We tested viral replication kinetics in Vero E6 cells and primary HAE cells (Figure 3). All viruses replicated to similar titers on Vero E6 cells by 72 hours. However, KSA/15 and C/KSA/13 had higher titers than EMC/12 by 48 hpi. Albeit the difference is not significant, C/BF/15 has a lower viral titer than EMC/12 at 48 hpi and 72 hpi. These results are consistent with those of a previous study, which showed that C/BF/15 has impaired replication.[18] In primary HAE cultures, all camel-derived viral isolates had reduced replication kinetics compared with that for EMC/12 (Figure 3, panel B). More studies are needed with these camel-derived isolates to determine whether their differences in replication kinetics results from a comparison with EMC12, which has well-described tissue culture adaptations, or to see if MERS-CoV might adapt in humans after transmission from camels. Sequence analysis of the viral variants did not identify any obvious mutation patterns in any single viral protein that would explain the differences in replication kinetics. Thus, we speculate that these differences are the result of cumulative effects across ≥1 types of genetic variation.

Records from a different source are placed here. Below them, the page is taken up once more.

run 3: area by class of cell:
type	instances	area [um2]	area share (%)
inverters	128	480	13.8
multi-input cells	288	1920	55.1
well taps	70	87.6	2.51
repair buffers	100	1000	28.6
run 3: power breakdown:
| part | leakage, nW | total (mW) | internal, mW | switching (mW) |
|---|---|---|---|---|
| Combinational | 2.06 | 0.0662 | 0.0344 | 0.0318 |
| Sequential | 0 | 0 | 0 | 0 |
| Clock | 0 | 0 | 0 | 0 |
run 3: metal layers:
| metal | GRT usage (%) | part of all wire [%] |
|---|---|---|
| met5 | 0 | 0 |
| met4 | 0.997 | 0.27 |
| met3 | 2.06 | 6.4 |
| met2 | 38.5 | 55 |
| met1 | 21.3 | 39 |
$ cat src/rtl/sbuf_pkg.sv
package sbuf_pkg;
   typedef enum logic [1:0] {
      SEL_INQ  = 2'd0,
      SEL_OUTQ = 2'd1,
      SEL_EN   = 2'd2
   } cfg_sel_e;

   localparam int F_BASE_LSB = 0;
   localparam int F_SIZE_LSB = 8;
   localparam int F_WM_LSB   = 16;

   localparam int EN_WR_IRQ = 0;
   localparam int EN_RD_IRQ = 1;
   localparam int EN_WR_DMA = 2;
   localparam int EN_RD_DMA = 3;

   localparam int DIR_WR = 0;
   localparam int DIR_RD = 1;
endpackage

$ cat src/rtl/sbuf_ring.sv
module sbuf_ring #(
   parameter int AW  = 6,
   parameter int WMW = 3
) (
   input  logic          clk,
   input  logic          rst,
   input  logic          clr,
   input  logic [AW-1:0] base,
   input  logic [AW:0]   size,
   input  logic [WMW-1:0] wm,
   input  logic          push,
   input  logic          pop,
   output logic [AW-1:0] push_addr,
   output logic [AW-1:0] pop_addr,
   output logic          room_low,
   output logic          fill_low,
   output logic          has_room,
   output logic          has_data
);
   localparam int CW = AW + 1;
   localparam logic [WMW-1:0] WM_MAX = WMW'(CW);

   logic [CW-1:0] wptr, rptr, count, free_sp;
   logic [CW-1:0] winc, rinc, wsum, rsum;
   logic [CW:0]   thr;
   logic          push_ok, pop_ok;

   assign has_room = (count < size);
   assign has_data = (count != '0);
   assign push_ok  = push & has_room;
   assign pop_ok   = pop & has_data;

   assign winc = wptr + CW'(1);
   assign rinc = rptr + CW'(1);

   always_ff @(posedge clk) begin
      if (rst || clr) begin
         wptr  <= '0;
         rptr  <= '0;
         count <= '0;
      end else begin
         if (push_ok) wptr <= (winc >= size) ? '0 : winc;
         if (pop_ok)  rptr <= (rinc >= size) ? '0 : rinc;
         if (push_ok && !pop_ok)      count <= count + CW'(1);
         else if (pop_ok && !push_ok) count <= count - CW'(1);
      end
   end

   assign wsum      = {1'b0, base} + wptr;
   assign rsum      = {1'b0, base} + rptr;
   assign push_addr = wsum[AW-1:0];
   assign pop_addr  = rsum[AW-1:0];

   assign free_sp  = size - count;
   assign thr      = (CW+1)'(1) << wm;
   assign room_low = (wm > WM_MAX) || ({1'b0, free_sp} < thr);
   assign fill_low = (wm > WM_MAX) || ({1'b0, count} < thr);
endmodule

$ cat src/rtl/sbuf_req_sel.sv
module sbuf_req_sel #(
   parameter bit DMA_WINS = 1'b1
) (
   input  logic avail,
   input  logic irq_en,
   input  logic dma_en,
   output logic irq_req,
   output logic dma_req
);
   assign dma_req = avail & dma_en;

   generate
      if (DMA_WINS) begin : g_dma_first
         assign irq_req = avail & irq_en & ~dma_en;
      end else begin : g_both
         assign irq_req = avail & irq_en;
      end
   endgenerate
endmodule

$ cat src/rtl/sbuf_req_ctrl.sv
module sbuf_req_ctrl
   import sbuf_pkg::*;
#(
   parameter int DW       = 16,
   parameter int AW       = 6,
   parameter bit DMA_WINS = 1'b1
) (
   input  logic          clk,
   input  logic          rst,
   input  logic          cfg_we,
   input  logic [1:0]    cfg_addr,
   input  logic [31:0]   cfg_wdata,
   input  logic          host_wr,
   input  logic [DW-1:0] wr_data,
   input  logic          host_rd,
   output logic [DW-1:0] rd_data,
   input  logic          eng_pop,
   output logic [DW-1:0] eng_in_data,
   input  logic          eng_push,
   input  logic [DW-1:0] eng_out_data,
   output logic          in_full,
   output logic          out_empty,
   output logic          irq_wr,
   output logic          irq_rd,
   output logic          dma_wr,
   output logic          dma_rd,
   output logic          err_wr,
   output logic          err_rd
);
   localparam int DEPTH = 1 << AW;
   localparam int CW    = AW + 1;
   localparam int WMW   = $clog2(CW + 1);
   localparam logic [CW-1:0] DEPTH_C = CW'(DEPTH);

   generate
      if (AW < 2 || AW > 7) begin : g_bad_aw
         $error("sbuf_req_ctrl: AW must lie in 2..7 so fields fit the config word");
      end
      if (DW < 1) begin : g_bad_dw
         $error("sbuf_req_ctrl: DW must be positive");
      end
      if (WMW > 4) begin : g_bad_wm
         $error("sbuf_req_ctrl: watermark field wider than 4 bits");
      end
   endgenerate

   // configuration state
   logic [AW-1:0]  iq_base, oq_base;
   logic [CW-1:0]  iq_size, oq_size;
   logic [WMW-1:0] iq_wm, oq_wm;
   logic [3:0]     en_r;
   logic [CW-1:0]  f_size;
   logic           clr_iq, clr_oq;

   assign f_size = (cfg_wdata[F_SIZE_LSB +: CW] > DEPTH_C) ? DEPTH_C
                                                           : cfg_wdata[F_SIZE_LSB +: CW];
   assign clr_iq = cfg_we && (cfg_addr == SEL_INQ);
   assign clr_oq = cfg_we && (cfg_addr == SEL_OUTQ);

   always_ff @(posedge clk) begin
      if (rst) begin
         iq_base <= '0;
         oq_base <= '0;
         iq_size <= DEPTH_C;
         oq_size <= DEPTH_C;
         iq_wm   <= '0;
         oq_wm   <= '0;
         en_r    <= '0;
      end else if (cfg_we) begin
         unique case (cfg_addr)
            SEL_INQ: begin
               iq_base <= cfg_wdata[F_BASE_LSB +: AW];
               iq_size <= f_size;
               iq_wm   <= cfg_wdata[F_WM_LSB +: WMW];
            end
            SEL_OUTQ: begin
               oq_base <= cfg_wdata[F_BASE_LSB +: AW];
               oq_size <= f_size;
               oq_wm   <= cfg_wdata[F_WM_LSB +: WMW];
            end
            SEL_EN:  en_r <= cfg_wdata[3:0];
            default: ;
         endcase
      end
   end

   // queues
   logic [AW-1:0] iq_waddr, iq_raddr, oq_waddr, oq_raddr;
   logic iq_room_low, iq_fill_low, iq_has_room, iq_has_data;
   logic oq_room_low, oq_fill_low, oq_has_room, oq_has_data;
   logic wr_ok, rd_ok, epush_ok;

   assign wr_ok    = host_wr & ~in_full & iq_has_room;
   assign rd_ok    = host_rd & ~out_empty & oq_has_data;
   assign epush_ok = eng_push & oq_has_room;

   sbuf_ring #(.AW(AW), .WMW(WMW)) u_inq (
      .clk(clk), .rst(rst), .clr(clr_iq),
      .base(iq_base), .size(iq_size), .wm(iq_wm),
      .push(wr_ok), .pop(eng_pop),
      .push_addr(iq_waddr), .pop_addr(iq_raddr),
      .room_low(iq_room_low), .fill_low(iq_fill_low),
      .has_room(iq_has_room), .has_data(iq_has_data)
   );

   sbuf_ring #(.AW(AW), .WMW(WMW)) u_outq (
      .clk(clk), .rst(rst), .clr(clr_oq),
      .base(oq_base), .size(oq_size), .wm(oq_wm),
      .push(eng_push), .pop(rd_ok),
      .push_addr(oq_waddr), .pop_addr(oq_raddr),
      .room_low(oq_room_low), .fill_low(oq_fill_low),
      .has_room(oq_has_room), .has_data(oq_has_data)
   );

   assign in_full   = iq_room_low;
   assign out_empty = oq_fill_low;

   // shared sample store; engine write lands after host write on a clash
   logic [DW-1:0] mem [DEPTH];

   always_ff @(posedge clk) begin
      if (wr_ok)    mem[iq_waddr] <= wr_data;
      if (epush_ok) mem[oq_waddr] <= eng_out_data;
   end

   assign eng_in_data = mem[iq_raddr];
   assign rd_data     = mem[oq_raddr];

   // sticky misuse flags
   always_ff @(posedge clk) begin
      if (rst) begin
         err_wr <= 1'b0;
         err_rd <= 1'b0;
      end else begin
         if (host_wr && in_full)   err_wr <= 1'b1;
         if (host_rd && out_empty) err_rd <= 1'b1;
      end
   end

   // per-direction request selection
   logic [1:0] avail, ien, den, irq_v, dma_v;
   assign avail[DIR_WR] = ~in_full;
   assign avail[DIR_RD] = ~out_empty;
   assign ien[DIR_WR]   = en_r[EN_WR_IRQ];
   assign ien[DIR_RD]   = en_r[EN_RD_IRQ];
   assign den[DIR_WR]   = en_r[EN_WR_DMA];
   assign den[DIR_RD]   = en_r[EN_RD_DMA];

   generate
      for (genvar d = 0; d < 2; d++) begin : g_dir
         sbuf_req_sel #(.DMA_WINS(DMA_WINS)) u_sel (
            .avail(avail[d]), .irq_en(ien[d]), .dma_en(den[d]),
            .irq_req(irq_v[d]), .dma_req(dma_v[d])
         );
      end
   endgenerate

   assign irq_wr = irq_v[DIR_WR];
   assign irq_rd = irq_v[DIR_RD];
   assign dma_wr = dma_v[DIR_WR];
   assign dma_rd = dma_v[DIR_RD];
endmodule
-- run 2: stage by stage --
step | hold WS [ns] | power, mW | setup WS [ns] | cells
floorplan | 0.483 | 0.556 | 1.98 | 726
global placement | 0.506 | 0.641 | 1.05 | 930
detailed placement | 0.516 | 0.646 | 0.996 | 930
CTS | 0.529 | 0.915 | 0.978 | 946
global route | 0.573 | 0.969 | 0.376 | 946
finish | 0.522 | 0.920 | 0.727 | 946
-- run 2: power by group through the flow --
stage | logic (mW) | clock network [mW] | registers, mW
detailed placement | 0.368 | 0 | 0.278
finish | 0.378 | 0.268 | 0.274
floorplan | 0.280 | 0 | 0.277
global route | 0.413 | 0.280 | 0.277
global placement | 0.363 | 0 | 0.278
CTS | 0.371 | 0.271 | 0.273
## config.mk

```make
export PLATFORM = sky130hd
export DESIGN_NAME = dslope_seq
export DESIGN_NICKNAME = d
export VERILOG_FILES = /design/src/rtl/dslope_seq.sv
export SDC_FILE = /design/constraint.sdc
export NUM_CORES = 1
export LEC_CHECK = 0
export BUFFER_PORTS_ARGS = -buffer_cell sky130_fd_sc_hd__buf_2
export CAP_MARGIN = 20
export CORE_ASPECT_RATIO = 1.25
export CORE_MARGIN = 4
export CORE_UTILIZATION = 40
export CTS_CLUSTER_DIAMETER = 150
export DETAILED_ROUTE_END_ITERATION = 12
export PLACE_DENSITY_LB_ADDON = 0.12
export SKIP_LAST_GASP = 1
export SYNTH_ARGS = -nofsm -noshare
export SYNTH_HDL_FRONTEND = slang
export SYNTH_SLANG_ARGS = --single-unit
```

## constraint.sdc

```tcl
create_clock -name clk -period 2.9 [get_ports clk]
set_input_delay 0.145 -clock clk [delete_from_list [all_inputs] [get_ports clk]]
set_output_delay 0.145 -clock clk [all_outputs]
set_load 0.005 [all_outputs]
```

## src/rtl/dslope_seq.sv

```systemverilog
module dslope_seq #(
  parameter int AZ_LEN    = 10000,
  parameter int INT_LEN   = 10000,
  parameter int IZ_LEN    = 200,
  parameter int MAX_DEINT = 20000,
  parameter int RES_W     = $clog2(MAX_DEINT + 1) + 1
) (
  input  logic                    clk,
  input  logic                    rst_n,
  input  logic                    run,
  input  logic                    cmp,
  output logic                    sw_in,
  output logic                    sw_refp,
  output logic                    sw_refn,
  output logic                    sw_az,
  output logic                    sw_ref,
  output logic                    sw_buf,
  output logic                    sw_iz,
  output logic signed [RES_W-1:0] result,
  output logic                    valid,
  output logic                    overrange
);

  localparam int L_A   = (AZ_LEN > INT_LEN) ? AZ_LEN : INT_LEN;
  localparam int L_B   = (L_A > IZ_LEN) ? L_A : IZ_LEN;
  localparam int L_MAX = (L_B > MAX_DEINT) ? L_B : MAX_DEINT;
  localparam int CNT_W = $clog2(L_MAX + 1);

  typedef enum logic [3:0] {
    S_IDLE, S_AZ, S_G1, S_INT, S_G2, S_DEI, S_G3, S_IZ, S_G4
  } phase_t;

  phase_t           st;
  logic [CNT_W-1:0] cnt;
  logic             pol;
  logic [RES_W-1:0] mag_now;
  logic [RES_W-1:0] mag_max;

  assign mag_now = RES_W'(cnt);
  assign mag_max = RES_W'(MAX_DEINT);

  assign sw_in   = (st == S_INT);
  assign sw_refp = (st == S_DEI) &&  pol;
  assign sw_refn = (st == S_DEI) && !pol;
  assign sw_az   = (st == S_AZ);
  assign sw_ref  = (st == S_AZ);
  assign sw_buf  = (st == S_AZ) || (st == S_DEI) || (st == S_IZ);
  assign sw_iz   = (st == S_IZ);

  always_ff @(posedge clk or negedge rst_n) begin
    if (!rst_n) begin
      st        <= S_IDLE;
      cnt       <= '0;
      pol       <= 1'b0;
      result    <= '0;
      valid     <= 1'b0;
      overrange <= 1'b0;
    end else begin
      valid <= (st == S_G3);
      case (st)
        S_IDLE: begin
          cnt <= '0;
          if (run) st <= S_AZ;
        end
        S_AZ: begin
          if (cnt == CNT_W'(AZ_LEN - 1)) begin
            st  <= S_G1;
            cnt <= '0;
          end else cnt <= cnt + 1'b1;
        end
        S_G1: st <= S_INT;
        S_INT: begin
          if (cnt == CNT_W'(INT_LEN - 1)) begin
            pol <= cmp;
            st  <= S_G2;
            cnt <= '0;
          end else cnt <= cnt + 1'b1;
        end
        S_G2: st <= S_DEI;
        S_DEI: begin
          if (cmp != pol) begin
            st        <= S_G3;
            result    <= pol ? mag_now : -mag_now;
            overrange <= 1'b0;
          end else if (cnt == CNT_W'(MAX_DEINT - 1)) begin
            st        <= S_G3;
            result    <= pol ? mag_max : -mag_max;
            overrange <= 1'b1;
          end else cnt <= cnt + 1'b1;
        end
        S_G3: begin
          st  <= S_IZ;
          cnt <= '0;
        end
        S_IZ: begin
          if (cnt == CNT_W'(IZ_LEN - 1)) begin
            st  <= S_G4;
            cnt <= '0;
          end else cnt <= cnt + 1'b1;
        end
        S_G4: begin
          cnt <= '0;
          st  <= run ? S_AZ : S_IDLE;
        end
        default: st <= S_IDLE;
      endcase
    end
  end

endmodule

```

We have shown that MERS-CoV replicates in type I and II pneumocytes in the lower respiratory tract of an animal model.[20] Although disease progression after infection with this virus does not involve the central nervous system in humans, this small animal model is suitable for vaccine candidate testing, using animal survival or viral-induced death as a binary readout for vaccine efficacy. MERS-CoV C/BF/15 contains a deletion in open reading frame 4b, which has been shown in a similar mouse model to result in impaired suppression of the host interferon response and increased type I and type III interferon signalling.[18] Taken together, these results pave the way for testing MERS-CoV vaccine candidates for broadly neutralizing potential in this animal model.[20,47]

Our results with MERS-CoV C/KSA/13 suggest there might be a potential tradeoff between environmental surface stability and replication kinetics. This tradeoff was observed for a camel-derived isolate, and we did not observe similar phenotypic relationships for the other strains tested (Figures 2, 3). Future research efforts with camel-derived viruses and more closely related human-derived viruses could show whether adaptations are likely to occur after zoonosis. Our previous viral stability results with SARS-CoV-2 and the findings of this study with MERS-CoV suggest copper should be incorporated more in hospital settings, particularly in materials in areas of high contact between hospital workers and MERS patients, such as door handles, bed rails, and medical tools.[21] Overall, we observed a range of stability, replication, and pathogenesis phenotypes between different MERS-CoV isolates, underscoring the need for continued surveillance of this virus and other coronaviruses, including SARS-CoV-2.